Our client, back in 2006 when he was 25 years old, committed three separate felonies within about a ten week period. He had no prior criminal history before this short crime spree. He had lost his job and was hanging around with friends “up to no good.” All three cases were prosecuted in the Norwalk Superior Court.
The first felony arose in October 2006, when police pulled him over and discovered he was carrying a concealed weapon in his car. It was loaded. He was then arrested and then prosecuted for being in violation of Penal Code § 12025(a)(1) (now, in 2021, this is prosecuted under Penal Code §§ 25400(a)(6)(A) and (B)). At the same time, in the same case, he was charged with carrying a loaded firearm, a violation of Penal Code § 12031(a)(1).
While the first case was pending and our client was out on bail, he picked up a second case in January 2007 for grand theft (Penal Code § 487(a)) after he was observed stealing three very expensive rims from a parked car. Before he could steal all four, he fled the scene with three of the rims worth over $2,200. Police had a report of his license plate number, but did not find him for a few days.
Before police could find him, he was stopped by loss prevention at a Best Buy, where he was caught trying to walk out of the store without first paying while holding a car stereo and speakers worth approximately $500. When police reported to the store and arrested him for commercial burglary, they did not know he was the suspect in the car rims case for several hours.
Our client was then arraigned in January 2007 on two new, separate felony cases, one for grand theft and another felony case for commercial burglary.
The Norwalk Superior Judge handling all three cases suggested that the District Attorney agree to resolve each case for sixteen months in state prison and have the sentences for each case run concurrently. Legally, since the offenses were entirely separate events, the sentences could be served consecutively (one after another), but the judge made this suggestion, which our client’s public defender recommended the client accept and our client did accept.
Our client then served approximately eight months in state prison, not county jail, as these convictions were prior to the passage of AB 109 in 2011, which “realigned” how certain prison terms for certain non-violent offenses were served in county jail instead of state prison.
When the client left state prison, he immediately got a job as a tow truck driver, which he kept for four years until the tow truck company was purchased by a larger company who then fired our client because he was a three-time convicted felon.
Our client then became self-employed as a commercial truck driver with a Class A license and built up a business of transporting goods from the Port of Los Angeles to various customers in the Los Angeles and Orange County areas. However, due to his felony record, he never could get a TWIC card to enter the port. He therefore was relegated to only those jobs that were less lucrative and more difficult to find.
He nonetheless managed to earn a living and raise five children (three boys and two girls, all eighteen and younger in 2021) while his wife worked as a certified nurse’s assistant (CNA).
One day, however, he met a former client of Greg Hill & Associates and the two discussed our client’s criminal history. Our former client suggested he call Greg Hill & Associates to see if there was anything that could be done for his record.
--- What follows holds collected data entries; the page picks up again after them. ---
<file path="src/core/iref_pkg.sv">
// Purpose : Shared constants for the interrupt enable and error flag block
// Assumes : 32-bit classic Wishbone, word aligned registers
// Notes   : Register indices are multiplied by four for the byte address
`default_nettype none

package iref_pkg;

   // ****************************************************************
   // Register indices and byte addresses
   // ****************************************************************
   localparam logic [7:0] IREF_IDX_ENABLE_TWO = 8'h09;
   localparam logic [7:0] IREF_IDX_ERROR      = 8'h0A;
   localparam logic [7:0] IREF_IDX_CONTROL    = 8'h0C;
   localparam logic [7:0] IREF_IDX_COLL_POS   = 8'h0D;
   localparam int         IREF_ADDR_W         = 8;
   localparam logic [7:0] IREF_ADDR_ENABLE_TWO = 8'(IREF_IDX_ENABLE_TWO * 4);
   localparam logic [7:0] IREF_ADDR_ERROR      = 8'(IREF_IDX_ERROR * 4);
   localparam logic [7:0] IREF_ADDR_CONTROL    = 8'(IREF_IDX_CONTROL * 4);
   localparam logic [7:0] IREF_ADDR_COLL_POS   = 8'(IREF_IDX_COLL_POS * 4);

   // ****************************************************************
   // Enable register fields
   // ****************************************************************
   localparam int IREF_EN_PIN_DRIVE   = 7;
   localparam int IREF_EN_PIN_GATE    = 6;
   localparam int IREF_EN_CARD_DETECT = 5;
   localparam int IREF_EN_TIMER_HI    = 4;
   localparam int IREF_EN_TIMER_LO    = 0;
   localparam int IREF_TIMER_COUNT    = 5;

   // ****************************************************************
   // Error register fields
   // ****************************************************************
   localparam int IREF_ERR_NVM       = 7;
   localparam int IREF_ERR_QWRITE    = 6;
   localparam int IREF_ERR_QOVF      = 5;
   localparam int IREF_ERR_SHORT     = 4;
   localparam int IREF_ERR_EMPTY     = 3;
   localparam int IREF_ERR_COLL      = 2;
   localparam int IREF_ERR_PROTOCOL  = 1;
   localparam int IREF_ERR_INTEGRITY = 0;
   localparam int IREF_ERR_COUNT     = 8;

   // ****************************************************************
   // Control register fields
   // ****************************************************************
   localparam int IREF_CTL_POLARITY  = 0;
   localparam int IREF_CTL_COLL_INTG = 1;
   localparam int IREF_CTL_MULTI     = 2;
   localparam int IREF_CTL_DISTURB   = 3;
   localparam int IREF_CTL_W         = 4;

   // ****************************************************************
   // Reset values and frame limits
   // ****************************************************************
   localparam logic [7:0]  IREF_RST_ENABLE_TWO = 8'h00;
   localparam logic [3:0]  IREF_RST_CONTROL    = 4'h0;
   localparam logic [7:0]  IREF_RST_COLL_POS   = 8'h00;
   localparam logic [15:0] IREF_MIN_FRAME_BITS = 16'h0004;
   localparam logic [15:0] IREF_MIN_EMD_BITS   = 16'h0018;

endpackage : iref_pkg

`default_nettype wire

</file>
<file path="src/core/iref_flag.sv">
// Purpose : One sticky status flag, set wins over clear
// Assumes : Set and clear are single clock pulses on clk_i
// Notes   : Instantiated once per error bit
`default_nettype none

module iref_flag (
   input  wire logic clk_i,
   input  wire logic rst_i,
   input  wire logic set_i,
   input  wire logic clr_i,
   output logic      flag_o
);

   typedef struct packed {
      logic flag;
   } iref_flag_state_t;

   iref_flag_state_t s_q;
   iref_flag_state_t s_d;

   // Set has priority so a coincident event is never lost
   always_comb begin
      s_d = s_q;
      if (set_i) begin
         s_d.flag = 1'b1;
      end else if (clr_i) begin
         s_d.flag = 1'b0;
      end
   end

   // Synchronous reset to zero
   always_ff @(posedge clk_i) begin
      if (rst_i) begin
         s_q <= '0;
      end else begin
         s_q <= s_d;
      end
   end

   assign flag_o = s_q.flag;

endmodule : iref_flag

`default_nettype wire

</file>
<file path="src/core/iref_top.sv">
// Purpose : Second interrupt enable register and contactless error flags
// Assumes : All event inputs come from logic on clk_i, single-cycle pulses
// Notes   : Registers over classic Wishbone, one aligned word each
//
// The Wishbone slave port was left to the implementer.
`default_nettype none

module iref_top
   import iref_pkg::*;
(
   input  wire logic        clk_i,
   input  wire logic        rst_i,
   // Wishbone slave
   input  wire logic        cyc_i,
   input  wire logic        stb_i,
   input  wire logic        we_i,
   input  wire logic [7:0]  adr_i,
   input  wire logic [3:0]  sel_i,
   input  wire logic [31:0] dat_i,
   output logic      [31:0] dat_o,
   output logic             ack_o,
   // Pending requests
   input  wire logic        card_detect_event_i,
   input  wire logic [4:0]  timer_event_i,
   input  wire logic        first_group_pending_i,
   // Command and state reporting
   input  wire logic        nvm_cmd_done_i,
   input  wire logic        nvm_cmd_fault_i,
   input  wire logic        cl_cmd_start_i,
   input  wire logic        receive_start_i,
   input  wire logic        wait_data_entry_i,
   input  wire logic        err_flags_stored_i,
   input  wire logic        crc_sending_i,
   input  wire logic        rx_side_state_i,
   input  wire logic        auth_active_i,
   // Queue side
   input  wire logic        queue_write_i,
   input  wire logic        queue_full_i,
   input  wire logic        queue_empty_i,
   input  wire logic        tx_required_i,
   // Receiver side
   input  wire logic        frame_end_i,
   input  wire logic        frame_sof_valid_i,
   input  wire logic [15:0] frame_bits_i,
   input  wire logic        collision_i,
   input  wire logic        collision_in_eof_i,
   input  wire logic [6:0]  collision_pos_i,
   input  wire logic        collision_pos_ok_i,
   input  wire logic        protocol_cause_i,
   input  wire logic        integrity_cause_i,
   input  wire logic        rx_byte_store_i,
   // Results
   output logic             queue_write_accept_o,
   output logic             rx_byte_commit_o,
   output logic             rx_halt_o,
   output logic             receive_done_event_o,
   output logic             error_event_o,
   output logic             combined_event_o,
   output logic             irq_pin_o,
   output logic             irq_pin_oe_o
);

   // ****************************************************************
   // State
   // ****************************************************************
   typedef struct packed {
      logic                  ack;
      logic [31:0]           dat;
      logic [7:0]            enable_two;
      logic [IREF_CTL_W-1:0] control;
      logic [7:0]            coll_pos;
      logic                  accept;
      logic                  commit;
      logic                  halt;
      logic                  rx_done;
      logic                  err_evt;
      logic                  combined;
      logic                  pin;
      logic                  pin_oe;
   } iref_state_t;

   iref_state_t s_q;
   iref_state_t s_d;

   logic [IREF_ERR_COUNT-1:0] err_set;
   logic [IREF_ERR_COUNT-1:0] err_clr;
   logic [IREF_ERR_COUNT-1:0] err_flags;

   logic bus_req;
   logic bus_wr;
   logic rx_clear;
   logic coll_counted;
   logic short_frame;
   logic emd_short;
   logic combined_now;
   logic error_now;
   logic pin_active;
   logic pin_level;

   // ****************************************************************
   // Error flag storage
   // ****************************************************************
   // One sticky flag per error bit, set beats clear
   for (genvar g = 0; g < IREF_ERR_COUNT; g++) begin : g_flag
      iref_flag u_flag (
         .clk_i  (clk_i),
         .rst_i  (rst_i),
         .set_i  (err_set[g]),
         .clr_i  (err_clr[g]),
         .flag_o (err_flags[g])
      );
   end

   // ****************************************************************
   // Event qualification
   // ****************************************************************
   // Receive-phase clear: plain receive start or transceive wait entry
   assign rx_clear = receive_start_i | wait_data_entry_i;

   // End-of-frame collisions are ignored entirely
   assign coll_counted = collision_i & ~collision_in_eof_i;

   // Frame shorter than the minimum bit count after a valid start
   assign short_frame = frame_end_i & frame_sof_valid_i
                      & (frame_bits_i < IREF_MIN_FRAME_BITS);

   // With disturbance suppression, frames under three bytes also drop
   assign emd_short = s_q.control[IREF_CTL_DISTURB]
                    & (frame_bits_i < IREF_MIN_EMD_BITS);

   // Set conditions for each flag
   always_comb begin
      err_set = '0;
      err_set[IREF_ERR_NVM]    = nvm_cmd_done_i & nvm_cmd_fault_i;
      err_set[IREF_ERR_QWRITE] = queue_write_i
                               & (crc_sending_i | rx_side_state_i
                                  | auth_active_i);
      err_set[IREF_ERR_QOVF]   = queue_write_i & queue_full_i;
      err_set[IREF_ERR_SHORT]  = short_frame;
      err_set[IREF_ERR_EMPTY]  = tx_required_i & queue_empty_i;
      err_set[IREF_ERR_COLL]   = coll_counted;
      err_set[IREF_ERR_PROTOCOL] = protocol_cause_i;
      err_set[IREF_ERR_INTEGRITY] = integrity_cause_i
         | (coll_counted & s_q.control[IREF_CTL_COLL_INTG]);
   end

   // Clear conditions for each flag
   always_comb begin
      err_clr = '0;
      // A clean nvm command completion replaces the earlier result
      err_clr[IREF_ERR_NVM] = nvm_cmd_done_i & ~nvm_cmd_fault_i;
      if (s_q.control[IREF_CTL_MULTI]) begin
         err_clr[IREF_ERR_QWRITE] = err_flags_stored_i;
      end else begin
         err_clr[IREF_ERR_QWRITE] = cl_cmd_start_i;
      end
      err_clr[IREF_ERR_QOVF]      = cl_cmd_start_i;
      err_clr[IREF_ERR_EMPTY]     = cl_cmd_start_i;
      err_clr[IREF_ERR_SHORT]     = rx_clear;
      err_clr[IREF_ERR_COLL]      = rx_clear;
      err_clr[IREF_ERR_PROTOCOL]  = rx_clear;
      err_clr[IREF_ERR_INTEGRITY] = rx_clear;
   end

   // ****************************************************************
   // Interrupt combination
   // ****************************************************************
   // Error request is level, from the flags that count for it
   assign error_now = err_flags[IREF_ERR_QWRITE]
                    | err_flags[IREF_ERR_QOVF]
                    | err_flags[IREF_ERR_PROTOCOL]
                    | err_flags[IREF_ERR_EMPTY]
                    | err_flags[IREF_ERR_INTEGRITY];

   // Any enabled request lights the combined request
   assign combined_now = first_group_pending_i
      | (card_detect_event_i
         & s_q.enable_two[IREF_EN_CARD_DETECT])
      | (|(timer_event_i
           & s_q.enable_two[IREF_EN_TIMER_HI:IREF_EN_TIMER_LO]));

   // Pin is active only when gated through
   assign pin_active = combined_now
                     & s_q.enable_two[IREF_EN_PIN_GATE];

   // Active level low unless the polarity control inverts it
   assign pin_level = pin_active
                    ^ ~s_q.control[IREF_CTL_POLARITY];

   // ****************************************************************
   // Bus decode
   // ****************************************************************
   // Ack drops after one cycle so each access gets exactly one ack
   assign bus_req = cyc_i & stb_i & ~s_q.ack;
   assign bus_wr  = bus_req & we_i & sel_i[0];

   // ****************************************************************
   // Next state
   // ****************************************************************
   always_comb begin
      s_d = s_q;

      // Single-cycle answer to every access, mapped or not
      s_d.ack = bus_req;
      s_d.dat = '0;
      if (bus_req && !we_i) begin
         unique case (adr_i)
            IREF_ADDR_ENABLE_TWO: s_d.dat[7:0] = s_q.enable_two;
            IREF_ADDR_ERROR:      s_d.dat[7:0] = err_flags;
            IREF_ADDR_CONTROL:
               s_d.dat[IREF_CTL_W-1:0] = s_q.control;
            IREF_ADDR_COLL_POS:   s_d.dat[7:0] = s_q.coll_pos;
            default:              s_d.dat = '0;
         endcase
      end

      // Only the low byte lane carries register bits
      if (bus_wr) begin
         unique case (adr_i)
            IREF_ADDR_ENABLE_TWO: s_d.enable_two = dat_i[7:0];
            IREF_ADDR_CONTROL:
               s_d.control = dat_i[IREF_CTL_W-1:0];
            default: ;
         endcase
      end

      // Keep the first collision position until the next receive
      if (rx_clear) begin
         s_d.coll_pos = IREF_RST_COLL_POS;
      end else if (coll_counted && !err_flags[IREF_ERR_COLL]) begin
         s_d.coll_pos = {collision_pos_ok_i, collision_pos_i};
      end

      // Full queue or a standing overflow discards the write
      s_d.accept = queue_write_i & ~queue_full_i
                 & ~err_flags[IREF_ERR_QOVF];

      // Byte in flight is dropped on a protocol fault
      s_d.commit = rx_byte_store_i & ~protocol_cause_i
                 & ~err_flags[IREF_ERR_PROTOCOL];

      // Reception stops on protocol faults, never on integrity ones
      s_d.halt = protocol_cause_i;

      // Short frames give no receive-done, decoder keeps listening
      s_d.rx_done = frame_end_i & ~short_frame & ~emd_short;

      s_d.err_evt  = error_now;
      s_d.combined = combined_now;

      // Push-pull drives both levels; open-drain only pulls low
      if (s_q.enable_two[IREF_EN_PIN_DRIVE]) begin
         s_d.pin    = pin_level;
         s_d.pin_oe = 1'b1;
      end else begin
         s_d.pin    = 1'b0;
         s_d.pin_oe = ~pin_level;
      end
   end

   // ****************************************************************
   // Registers
   // ****************************************************************
   // All enables and controls come up cleared, pin released
   always_ff @(posedge clk_i) begin
      if (rst_i) begin
         s_q            <= '0;
         s_q.enable_two <= IREF_RST_ENABLE_TWO;
         s_q.control    <= IREF_RST_CONTROL;
         s_q.coll_pos   <= IREF_RST_COLL_POS;
      end else begin
         s_q <= s_d;
      end
   end

   // ****************************************************************
   // Outputs
   // ****************************************************************
   assign dat_o                = s_q.dat;
   assign ack_o                = s_q.ack;
   assign queue_write_accept_o = s_q.accept;
   assign rx_byte_commit_o     = s_q.commit;
   assign rx_halt_o            = s_q.halt;
   assign receive_done_event_o = s_q.rx_done;
   assign error_event_o        = s_q.err_evt;
   assign combined_event_o     = s_q.combined;
   assign irq_pin_o            = s_q.pin;
   assign irq_pin_oe_o         = s_q.pin_oe;

endmodule : iref_top

`default_nettype wire

</file>
<file path="config.mk">
export PLATFORM = sky130hd
export DESIGN_NAME = iref_top
export DESIGN_NICKNAME = d
export VERILOG_FILES = /design/src/core/iref_pkg.sv /design/src/core/iref_flag.sv /design/src/core/iref_top.sv
export SDC_FILE = /design/constraint.sdc
export NUM_CORES = 1
export LEC_CHECK = 0
export BUFFER_PORTS_ARGS = -buffer_cell sky130_fd_sc_hd__buf_2
export CAP_MARGIN = 25
export CORE_MARGIN = 2
export CORE_UTILIZATION = 42
export DETAILED_ROUTE_END_ITERATION = 8
export PLACE_DENSITY = 0.82
export SETUP_SLACK_MARGIN = 0.15
export SYNTH_ARGS = -nofsm -noshare
export SYNTH_HDL_FRONTEND = slang
export SYNTH_SLANG_ARGS = --single-unit
</file>
<file path="constraint.sdc">
create_clock -name clk_i -period 1.6 [get_ports clk_i]
set_clock_uncertainty 0.15 [all_clocks]
set_input_delay 0.08 -clock clk_i [delete_from_list [all_inputs] [get_ports clk_i]]
set_output_delay 0.08 -clock clk_i [all_outputs]
set_load 0.01 [all_outputs]
</file>
==> load_flow_metrics.sql <==
INSERT INTO impl_metrics (metric_group, metric, value, unit) VALUES
('run_status', 'outcome', 'completed', ''),
('final_layout', 'antenna_cells', '0', ''),
('setup_path', 'worst_r2r_path_depth', '4', ''),
('routing', 'wl_per_cell', '13.4', 'microns'),
('setup_path', 'critical_path_required', '1.69', 'ns'),
('timing', 'timing.setup.tns', '0', 'ns'),
('synth', 'yosysTopAreaCell', 'sky130_fd_sc_hd__dfxtp_1', ''),
('hold_path', 'hold_path.class', 'in2reg', ''),
('floorplan', 'core_box_area', '0.00504', 'sq mm'),
('placement', 'globalplace.congestion', '0.837', ''),
('final_layout', 'layout.area.seq', '902', 'sq um'),
('hold_path', 'min_path_cells', '2', ''),
('global_routing', 'antenna_found_initial', '0', ''),
('synth', 'ys_top_cells_by_area', 'sky130_fd_sc_hd__dfxtp_1 (42%), sky130_fd_sc_hd__mux2i_1 (14%), sky130_fd_sc_hd__buf_4 (12%)', ''),
('synth', 'ys_top_cells_by_count', 'sky130_fd_sc_hd__dfxtp_1 (45), sky130_fd_sc_hd__nor2_1 (39), sky130_fd_sc_hd__buf_4 (34), sky130_fd_sc_hd__mux2i_1 (30), sky130_fd_sc_hd__nand2b_1 (11)', ''),
('final_layout', 'largest-register', 's_q', ''),
('timing', 'hold_viol', '0', ''),
('job', 'max-cap-violations', '0', ''),
('floorplan', 'io_pins', '141', ''),
('cts', 'cts_made_buffers', '5', ''),
('cts', 'clk_root_buffer_cell', 'sky130_fd_sc_hd__clkbuf_8', ''),
('cts', 'cts.clk_slew.worst_paths', '0.08', 'ns'),
('placement', 'placement.io_buffers', '87', ''),
('timing', 'setup_ws', '0.156', 'ns'),
('final_layout', 'final.fill_count', '412', ''),
('global_routing', 'global_route_wire_length_before_repair', '8470', 'microns'),
('final_layout', 'largest_register_ffs', '20', ''),
('routing', 'remaining_drc_errors', '0', ''),
('synth', 'synthFlopType', 'sky130_fd_sc_hd__dfxtp_1', ''),
('setup_path', 'largest_fanout_on_the_critical_path', '3', ''),
('power_and_ir_drop', 'power_per_cell_area', '783', 'mW/mm^2'),
('synth', 'synth_warnings', '0', ''),
('cts', 'tritoncts', 'built', ''),
('synth', 'yosysMostFrequentCell', 'sky130_fd_sc_hd__dfxtp_1', ''),
('synth', 'synthArstFlopShare', '0', ''),
('final_layout', 'flow.area_growth_from_synthesis', '49.0', '%'),
('routing', 'routed_via_density', '4.76', ''),
('synth', 'synth_cell_type_count', '39', ''),
('floorplan', 'die_h', '75.9', 'microns'),
('floorplan', 'initial_utilization', '0.430', ''),
('routing', 'pre_repair_dr_iteration_count', '4', ''),
('setup_path', 'startpoint_type', 'flip-flop', ''),
('placement', 'detailed_place_hpwl', '3870', 'microns'),
('global_routing', 'groute.usage.overall', '0.200', ''),
('floorplan', 'die-width', '75.9', 'microns'),
('global_routing', 'gr-total-overflow', '0', ''),
('global_routing', 'grt_max_degree', '28', ''),
('timing', 'unrepaired_setup_endpoints_after_global_routing', 'true', ''),
('power_and_ir_drop', 'ir_worst_vdd', '446', 'uV'),
('synth', 'syn-mean-instance-area', '9.31', 'sq um'),
('synth', 'mappedNetlistArea', '0.00217', 'sq mm'),
('routing', 'drt-initial-drc-count', '92', ''),
('timing', 'final_period_minus_worst_setup_slack', '1.44', 'ns'),
('cts', 'clk-insertion-delay-late', '0.30', 'ns'),
('floorplan', 'dieArea', '0.00575', 'sq mm'),
('final_layout', 'num-nets-final', '468', ''),
('synth', 'synth_largest_type_area_fraction', '0.415', ''),
('final_layout', 'multiInputGateArea', '0.00109', 'sq mm'),
('power_and_ir_drop', 'power.total', '0.00253', 'W'),
('timing', 'timing_max_transition_violations_final', '0', ''),
('routing', 'wire_length_after_detailed_routing', '5880', 'microns'),
('global_routing', 'grt_pass1_vias', '1974', ''),
('setup_path', 'timing.critical_path.arrival', '1.53', 'ns'),
('placement', 'post-place-ws', '0.117', 'ns'),
('cts', 'cts.path.max_buffers', '2', ''),
('floorplan', 'floorplan.rows', '26', ''),
('synth', 'synthCells', '233', ''),
('final_layout', 'layout-drive-gt1-share', '0.304', ''),
('setup_path', 'path_class', 'reg2reg', ''),
('synth', 'synth_enable_flop_cells', '0', ''),
('routing', 'ant_nets', '0', ''),
('setup_path', 'endpoint_kind', 'flip-flop', ''),
('synth', 'synth.ff_latch_count', '45', ''),
('cts', 'cts-htree-levels', '2', ''),
('routing', 'via_count', '2090', ''),
('cts', 'clk_sinks', '45', ''),
('timing', 'finalSetupViolCount', '0', ''),
('timing', 'achievable-frequency', '692', 'MHz'),
('timing', 'holdWs', '0.0204', 'ns'),
('synth', 'synth-seq-area-share', '0.415', ''),
('timing', 'finalCritPeriodShare', '0.903', ''),
('power_and_ir_drop', 'power.leakage', '1.50', 'nW');
==> cell families after synthesis <==
family / Yosys count / share of synthesized area
simple gates: 85 / 0.215
flops: 45 / 0.415
buf+inv: 43 / 0.134
mux: 30 / 0.138
compound gates: 29 / 0.0946
other cells: 1 / 0.00173
==> power breakdown <==
| part | switching (W) | internal [W] |
|---|---|---|
| clock network | 0.000388 | 0.000620 |
| logic | 0.000158 | 0.000207 |
| registers | 0.0000138 | 0.00114 |
==> path summary, 6_finish.rpt <==
path | slack, ns | start | to
hold reg to reg | 0.35 | g_flag[4].u_flag.flag_o | g_flag[4].u_flag.flag_o
setup reg to reg | 0.16 | s_q[21] | irq_pin_o
hold / removal | 0.02 | rst_i | ack_o
setup / recovery | 0.16 | s_q[21] | irq_pin_o
==> per-layer routing <==
| metal | wire [microns] | track usage | vias to the layer above |
|---|---|---|---|
| met2 | 3010 | 0.367 | 94 |
| met5 | 0 | 0 | - |
| met3 | 401 | 0.0463 | 15 |
| li1 | - | - | 1026 |
| met1 | 2310 | 0.213 | 955 |
| met4 | 163 | 0.0955 | 0 |
==> critical path, cell delays in order, from the launching register on <==
cell and delay (ns):
sky130_fd_sc_hd__dfxtp_1 0.34, sky130_fd_sc_hd__a222oi_1 0.31, sky130_fd_sc_hd__and3_1 0.27, sky130_fd_sc_hd__nand2b_4 0.16, sky130_fd_sc_hd__mux2i_1 0.16
==> area by class of cell <==
type	instances	share of cell area
multi-input combinational	168	0.337
timing repair buffer	146	0.313
sequential	45	0.279
tap	70	0.0271
clock buffer	5	0.0213
clock inverter	3	0.0201
inverter	2	0.00232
The client, now 40 years old, then called Greg Hill & Associates and the client explained his 2007 convictions in three separate cases with one consolidated prison term. Greg explained that each of the offenses that the client was convicted of was a wobbler, meaning it could have been charged as misdemeanor or a felony, depending upon the facts and the person’s criminal history.
Greg further explained that since the client was sentenced to state prison, a judge would be reluctant to reduce the charge to a misdemeanor. In fact, some judges believed incorrectly that relief under Penal Code § 17(b)(3), reducing a conviction from a felony to a misdemeanor, was legally barred if one went to prison, but this was simply wrong and no case or statute said this.
Greg also pointed out that each crime, if viewed separately, would be filed as a misdemeanor most likely in 2021. Moreover, the client’s subsequent criminal history, which was no arrests at all since leaving prison, was compelling. His hard work and family history showed determination and grit.
Greg said he could file a motion for reclassification of the felony conviction to a misdemeanor in each case, but warned the client that the ruling on each would be heavily dependent on the judge’s legal knowledge, which was risky because many judges just did not understand the law in this area. The client understood, but said he needed to try.
The client’s courage was rewarded because the judge assigned to hear the cases was smart and sympathetic. She granted all three motions, reducing each conviction to a misdemeanor even though the client served time in prison for each.
Moreover, she invited Greg to request expungement of each under Penal Code § 1203.42 for the 12025(a)(1) gun charge (as it was punishable now under Penal Code § 1170(h) in county jail) and 1203.4 for the two theft offenses. Greg accepted the strong suggestion and the judge even granted expungement of all three convictions.
The client was beyond happy. He was very happy and eager to get his TWIC card to expand his business, saying he had called many attorneys and each one had told him what he wanted was impossible. Greg was the first one to explain it was not impossible, but it might not succeed. However, he filed the motions and the judge granted each one.
We present this summary to exemplify how a well-written motion, humbly and respectfully presented, with a creative argument, does prevail in certain circumstances. Here, each motion was granted, significantly changing our client’s and his family’s lives.